I need to rebuild my wall. Not with sellotape. Not in haste. Slowly, carefully, with thought. I suspect that may involve me looking closely at a number of stones which I will not like the appearance of. Some of them may be heavy for me to lift. I might need help with some of them. I'll need to use all the skills I have, and call on the skills of others. But I'm not going to rely on drugs any more. Stopped one last night (the hated "fat pills"); tonight I will begin reducing my trazodone and, with determination, I can be medication free (apart from my asthma meds) before I go back to school next week.

It feels like a moment of clarity for me. Feels like I can see things clearly again, after a long time. What do you think?

9 comments:

Fiona Marcella said...

what do I think?

That it's a beautiful and well illustrated post and a clear statement of intent.

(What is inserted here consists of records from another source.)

**src/hdl/izz_pkg.sv**
```systemverilog
// ----------------------------------------------------------------------------
// izz_pkg
// Shared constants and types for the ZZ Ising ground-energy search block.
// ----------------------------------------------------------------------------
package izz_pkg;

  localparam int MAX_QUBITS = 20;
  localparam int MAX_TERMS  = 64;

  localparam int MASK_W  = 20;
  localparam int COEFF_W = 32;
  localparam int QC_W    = 5;
  localparam int OUT_W   = 39;

  localparam int TERM_W = MASK_W + COEFF_W;
  localparam int IDX_W  = (MAX_TERMS > 1) ? $clog2(MAX_TERMS) : 1;
  localparam int CNT_W  = $clog2(MAX_TERMS + 1);
  localparam int QW     = MAX_QUBITS;
  localparam int ACC_W  = COEFF_W + CNT_W;

  localparam int IN_TDATA_W  = ((TERM_W + 7) / 8) * 8;
  localparam int OUT_TDATA_W = ((OUT_W + 7) / 8) * 8;

  // Search launch request from the load side.
  typedef struct packed {
    logic              go;
    logic [CNT_W-1:0]  n_terms;
    logic [QC_W-1:0]   qubits;
  } izz_start_t;

endpackage

```
**src/hdl/izz_ram.sv**
```systemverilog
// ----------------------------------------------------------------------------
// izz_ram
// Generic simple dual-port RAM: one write port, one registered read port.
// ----------------------------------------------------------------------------
module izz_ram #(
  parameter int Width = 8,
  parameter int Depth = 16,
  parameter int AddrW = (Depth > 1) ? $clog2(Depth) : 1
) (
  input  logic             clk_i,
  input  logic             we_i,
  input  logic [AddrW-1:0] waddr_i,
  input  logic [Width-1:0] wdata_i,
  input  logic             re_i,
  input  logic [AddrW-1:0] raddr_i,
  output logic [Width-1:0] rdata_o
);

  logic [Width-1:0] mem_q [Depth];
  logic [Width-1:0] rdata_q;

  always_ff @(posedge clk_i) begin
    if (we_i) begin
      mem_q[waddr_i] <= wdata_i;
    end
    if (re_i) begin
      rdata_q <= mem_q[raddr_i];
    end
  end

  assign rdata_o = rdata_q;

endmodule

```
**src/hdl/izz_search.sv**
```systemverilog
// ----------------------------------------------------------------------------
// izz_search
// Search engine: sweeps basis states and terms through the term store, one
// term read per cycle, accumulates each state's energy and keeps the minimum.
// ----------------------------------------------------------------------------
module izz_search (
  input  logic                       clk_i,
  input  logic                       rst_ni,
  input  izz_pkg::izz_start_t        start_i,
  output logic                       rd_en_o,
  output logic [izz_pkg::IDX_W-1:0]  rd_addr_o,
  input  logic [izz_pkg::TERM_W-1:0] rd_data_i,
  output logic                       done_o,
  output logic [izz_pkg::ACC_W-1:0]  best_o
);
  import izz_pkg::*;

  // Issue stage
  logic             issue_q, issue_d;
  logic [IDX_W-1:0] t_q, t_d;
  logic [QW-1:0]    i_q, i_d;
  logic [CNT_W-1:0] n_q, n_d;
  logic [QW-1:0]    smax_q, smax_d;
  logic             term_end, state_end;

  // Read-data stage tags
  logic             v1_q, first1_q, last1_q, fin1_q;
  logic [QW-1:0]    st1_q;

  // Accumulate and compare stages
  logic signed [ACC_W-1:0]   acc_q, acc_d, base, addend;
  logic signed [COEFF_W-1:0] coeff;
  logic [MASK_W-1:0]         mask, st_ext;
  logic                      odd;
  logic                      cv_q, cfin_q;
  logic signed [ACC_W-1:0]   best_q;
  logic                      have_q, done_q;

  assign term_end  = ({{(CNT_W-IDX_W){1'b0}}, t_q} == (n_q - CNT_W'(1)));
  assign state_end = (i_q == smax_q);

  always_comb begin
    issue_d = issue_q;
    t_d     = t_q;
    i_d     = i_q;
    n_d     = n_q;
    smax_d  = smax_q;
    if (start_i.go) begin
      issue_d = 1'b1;
      t_d     = '0;
      i_d     = '0;
      n_d     = start_i.n_terms;
      for (int b = 0; b < QW; b++) begin
        smax_d[b] = (b < int'(start_i.qubits));
      end
    end else if (issue_q) begin
      if (term_end) begin
        t_d = '0;
        if (state_end) begin
          issue_d = 1'b0;
        end else begin
          i_d = i_q + QW'(1);
        end
      end else begin
        t_d = t_q + IDX_W'(1);
      end
    end
  end

  always_ff @(posedge clk_i or negedge rst_ni) begin
    if (!rst_ni) begin
      issue_q <= 1'b0;
      t_q     <= '0;
      i_q     <= '0;
      n_q     <= '0;
      smax_q  <= '0;
    end else begin
      issue_q <= issue_d;
      t_q     <= t_d;
      i_q     <= i_d;
      n_q     <= n_d;
      smax_q  <= smax_d;
    end
  end

  assign rd_en_o   = issue_q;
  assign rd_addr_o = t_q;

  always_ff @(posedge clk_i or negedge rst_ni) begin
    if (!rst_ni) begin
      v1_q     <= 1'b0;
      first1_q <= 1'b0;
      last1_q  <= 1'b0;
      fin1_q   <= 1'b0;
    end else begin
      v1_q     <= issue_q;
      first1_q <= (t_q == '0);
      last1_q  <= term_end;
      fin1_q   <= term_end && state_end;
    end
  end

  always_ff @(posedge clk_i) begin
    st1_q <= i_q;
  end

  // Energy contribution: minus the coefficient on odd overlap parity
  always_comb begin
    mask   = rd_data_i[MASK_W-1:0];
    coeff  = signed'(rd_data_i[TERM_W-1:MASK_W]);
    st_ext = MASK_W'(st1_q);
    odd    = ^(st_ext & mask);
    addend = ACC_W'(coeff);
    base   = first1_q ? '0 : acc_q;
    acc_d  = odd ? (base - addend) : (base + addend);
  end

  always_ff @(posedge clk_i) begin
    if (v1_q) begin
      acc_q <= acc_d;
    end
  end

  always_ff @(posedge clk_i or negedge rst_ni) begin
    if (!rst_ni) begin
      cv_q   <= 1'b0;
      cfin_q <= 1'b0;
      have_q <= 1'b0;
      done_q <= 1'b0;
    end else begin
      cv_q   <= v1_q && last1_q;
      cfin_q <= v1_q && fin1_q;
      done_q <= cv_q && cfin_q;
      if (start_i.go) begin
        have_q <= 1'b0;
      end else if (cv_q) begin
        have_q <= 1'b1;
      end
    end
  end

  always_ff @(posedge clk_i) begin
    if (cv_q && (!have_q || (acc_q < best_q))) begin
      best_q <= acc_q;
    end
  end

  assign done_o = done_q;
  assign best_o = best_q;

endmodule

```
**src/hdl/ising_zz_ground_energy_search.sv**
```systemverilog
// ----------------------------------------------------------------------------
// ising_zz_ground_energy_search
// Brute-force ground-state energy of a diagonal ZZ Ising Hamiltonian.
// ----------------------------------------------------------------------------
// Throughput: one term load per cycle, back to back, while s_axis_tready is high.
// Search: the final term starts a search that reads all N stored terms for
//   each of the 2^Q basis states (Q qubits) through the single read port of
//   the term store, and the minimum then moves on to the output register.
// Input is held off (s_axis_tready low) from the final term until the
//   result has moved into the output register.
// Reset clears control, the term count and sets qubit_count to 1; the term
//   store keeps its contents and needs no clearing pass.
module ising_zz_ground_energy_search (
  input  logic                           clk_i,
  input  logic                           rst_ni,
  // Configuration: qubit_count
  input  logic                           cfg_valid_i,
  output logic                           cfg_ready_o,
  input  logic [izz_pkg::QC_W-1:0]       cfg_data_i,
  // Term input
  input  logic                           s_axis_tvalid,
  output logic                           s_axis_tready,
  // [19:0] term_mask, [51:20] term_coeff, upper bits zero
  input  logic [izz_pkg::IN_TDATA_W-1:0] s_axis_tdata,
  input  logic                           s_axis_tlast,  // last_term
  // Result output
  output logic                            m_axis_tvalid,
  input  logic                            m_axis_tready,
  // [38:0] min_energy, upper bit zero
  output logic [izz_pkg::OUT_TDATA_W-1:0] m_axis_tdata
);
  import izz_pkg::*;

  logic [QC_W-1:0]   qc_q;
  logic [CNT_W-1:0]  cnt_q, cnt_d;
  logic              busy_q, busy_d;
  logic              pend_q, pend_d;
  logic              mv_q, mv_d;
  logic [OUT_W-1:0]  mdata_q;
  logic              load_d;
  logic              in_xact, have_room, wr_en;
  izz_start_t        start;

  logic              rd_en;
  logic [IDX_W-1:0]  rd_addr;
  logic [TERM_W-1:0] rd_data;
  logic              done;
  logic [ACC_W-1:0]  best;

  // The register is always writable; the user writes it only while idle.
  assign cfg_ready_o = 1'b1;

  always_ff @(posedge clk_i or negedge rst_ni) begin
    if (!rst_ni) begin
      qc_q <= QC_W'(1);
    end else if (cfg_valid_i && cfg_ready_o) begin
      qc_q <= cfg_data_i;
    end
  end

  // Load side: store each term at the running count, drop it once full.
  assign s_axis_tready = !busy_q;
  assign in_xact       = s_axis_tvalid && s_axis_tready;
  assign have_room     = (cnt_q < CNT_W'(MAX_TERMS));
  assign wr_en         = in_xact && have_room;

  always_comb begin
    cnt_d         = cnt_q;
    start.go      = 1'b0;
    start.n_terms = have_room ? (cnt_q + CNT_W'(1)) : cnt_q;
    start.qubits  = qc_q;
    if (in_xact) begin
      if (s_axis_tlast) begin
        // Launch the search over every stored term and restart the count
        start.go = 1'b1;
        cnt_d    = '0;
      end else if (have_room) begin
        cnt_d = cnt_q + CNT_W'(1);
      end
    end
  end

  izz_ram #(
    .Width (TERM_W),
    .Depth (MAX_TERMS)
  ) u_term_ram (
    .clk_i   (clk_i),
    .we_i    (wr_en),
    .waddr_i (cnt_q[IDX_W-1:0]),
    .wdata_i (s_axis_tdata[TERM_W-1:0]),
    .re_i    (rd_en),
    .raddr_i (rd_addr),
    .rdata_o (rd_data)
  );

  izz_search u_search (
    .clk_i     (clk_i),
    .rst_ni    (rst_ni),
    .start_i   (start),
    .rd_en_o   (rd_en),
    .rd_addr_o (rd_addr),
    .rd_data_i (rd_data),
    .done_o    (done),
    .best_o    (best)
  );

  // Result hand-off: hold the finished minimum until the output register
  // is free, then release the input side.
  always_comb begin
    busy_d = busy_q;
    pend_d = pend_q;
    mv_d   = mv_q;
    load_d = 1'b0;
    if (start.go) begin
      busy_d = 1'b1;
    end
    if (done) begin
      pend_d = 1'b1;
    end
    if (mv_q && m_axis_tready) begin
      mv_d = 1'b0;
    end
    if (pend_q && (!mv_q || m_axis_tready)) begin
      mv_d   = 1'b1;
      load_d = 1'b1;
      pend_d = 1'b0;
      busy_d = 1'b0;
    end
  end

  always_ff @(posedge clk_i or negedge rst_ni) begin
    if (!rst_ni) begin
      cnt_q  <= '0;
      busy_q <= 1'b0;
      pend_q <= 1'b0;
      mv_q   <= 1'b0;
    end else begin
      cnt_q  <= cnt_d;
      busy_q <= busy_d;
      pend_q <= pend_d;
      mv_q   <= mv_d;
    end
  end

  // Cast the accumulator to the result width (both are 39 bits here)
  always_ff @(posedge clk_i) begin
    if (load_d) begin
      mdata_q <= OUT_W'(signed'(best));
    end
  end

  assign m_axis_tvalid = mv_q;
  assign m_axis_tdata  = {{(OUT_TDATA_W-OUT_W){1'b0}}, mdata_q};

endmodule
```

Just a word of caution, SOME of those who are supportive now (thinking perhaps your GP?) may be unwilling because of their own background and experience (which will be expert but limited and with large holes) to do so while you pull the sellotape off.

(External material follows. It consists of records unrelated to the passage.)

===== config.mk =====
export PLATFORM = sky130hd
export DESIGN_NAME = button_repeat_and_double_click
export DESIGN_NICKNAME = d
export VERILOG_FILES = /design/src/bdc_pkg.sv /design/src/bdc_lane.sv /design/src/bdc_merge.sv /design/src/button_repeat_and_double_click.sv
export SDC_FILE = /design/constraint.sdc
export NUM_CORES = 1
export LEC_CHECK = 0
export ABC_AREA = 0
export BUFFER_PORTS_ARGS = -buffer_cell sky130_fd_sc_hd__buf_2
export CORE_MARGIN = 2
export CORE_UTILIZATION = 50
export DETAILED_ROUTE_END_ITERATION = 10
export GPL_ROUTABILITY_DRIVEN = 0
export MAX_ROUTING_LAYER = met4
export PLACE_DENSITY = 0.81
export SYNTH_ARGS = -nofsm -noshare
export SYNTH_HDL_FRONTEND = slang
export SYNTH_HIERARCHICAL = 1
export SYNTH_SLANG_ARGS = --single-unit

===== constraint.sdc =====
create_clock -name clk -period 3.6 [get_ports clk]
set_input_delay 0.54 -clock clk [delete_from_list [all_inputs] [get_ports clk]]
set_output_delay 0.54 -clock clk [all_outputs]
set_load 0.03 [all_outputs]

Giving you a gentle and supportive hug.

Disillusioned said...

Thanks marcella.

Maybe I will have to be careful how much I tell some of those others... My GP is great though. I doubt he will be entirely happy with my decision to stop meds, but hopefully he will support me while I give it a go. He has said in the past that I manage my medication well. This is just a different way of managing it.
Off to see him now.
Thanks for the hug.

Disillusioned said...

err... my GP wasn't happy. I wasn't happy to make him not happy. I said the right words. Whether I will do what he wants remains to be seen.

Fiona Marcella said...

Hmm - please consider his point of view as he obviously has your interests at heart and knows what he's doing to a greater extent than many. On the other hand make sure he's considering your point of view - the idea of rebuilding the wall without sellotape sounds a good one, although perhaps removing it a lot more slowly and piece by piece rather than all in one go might work better.
My daughter came off all hers "cold turkey" and was very disturbed for a while, and it would have been preferable had she been able to do so with medical advice - not that the medics were advising her to come off that it. Now that she IS off most of them and taking one of them properly along with vitamins, she's actually doing a bit better, so I think her decision to reduce them, and to stop taking what K's lovely son called paraquat (seroquel) was a good one, but slowly and surely is probably a better way to do it.

Rainbow dreams said...

I like the analogy of dry stone walls...
I have no experience of your medications, am sorry your gp wasn't happy but hope you can work together to the same end somehow...
lots of thoughts and a hug from here, xx

The Shrink said...

Nothing's written in tablets of stone (ha!) so your thoughts seem sensible.

You're thinking of stopping stopping medication.

Your GP has nothing to lose by you stopping medication (heck, his practice drug budget will be healthier if you do!) so you GP's unhappiness is a reflection of concern and clinical consequences (which in fact you're already mindful of).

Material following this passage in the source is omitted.